* Your objective: How many lines of the entries hold the string "constraint"? Reply with the number alone.

* Data to process:
·····

<file path="config.mk">
export PLATFORM = sky130hd
export DESIGN_NAME = axis_ask_uart_rx_wrapper
export DESIGN_NICKNAME = d
export VERILOG_FILES = /design/src/rtl/axis_ask_uart_rx_wrapper.sv
export SDC_FILE = /design/constraint.sdc
export NUM_CORES = 1
export LEC_CHECK = 0
export BUFFER_PORTS_ARGS = -buffer_cell sky130_fd_sc_hd__buf_2
export CORE_ASPECT_RATIO = 1.2
export CORE_MARGIN = 2
export CORE_UTILIZATION = 35
export CTS_BUF_LIST = sky130_fd_sc_hd__clkbuf_8
export CTS_CLUSTER_SIZE = 14
export DETAILED_ROUTE_END_ITERATION = 7
export GPL_ROUTABILITY_DRIVEN = 0
export PLACE_DENSITY = 0.5
export SLEW_MARGIN = 0
export SYNTH_ARGS = -nofsm -noshare
export SYNTH_HDL_FRONTEND = slang
export SYNTH_SLANG_ARGS = --single-unit
</file>
<file path="constraint.sdc">
create_clock -name clk -period 3.45 [get_ports clk]
set_input_delay 0.69 -clock clk [delete_from_list [all_inputs] [get_ports clk]]
set_output_delay 0.69 -clock clk [all_outputs]
set_load 0.02 [all_outputs]
</file>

·····

* Response to this task: 2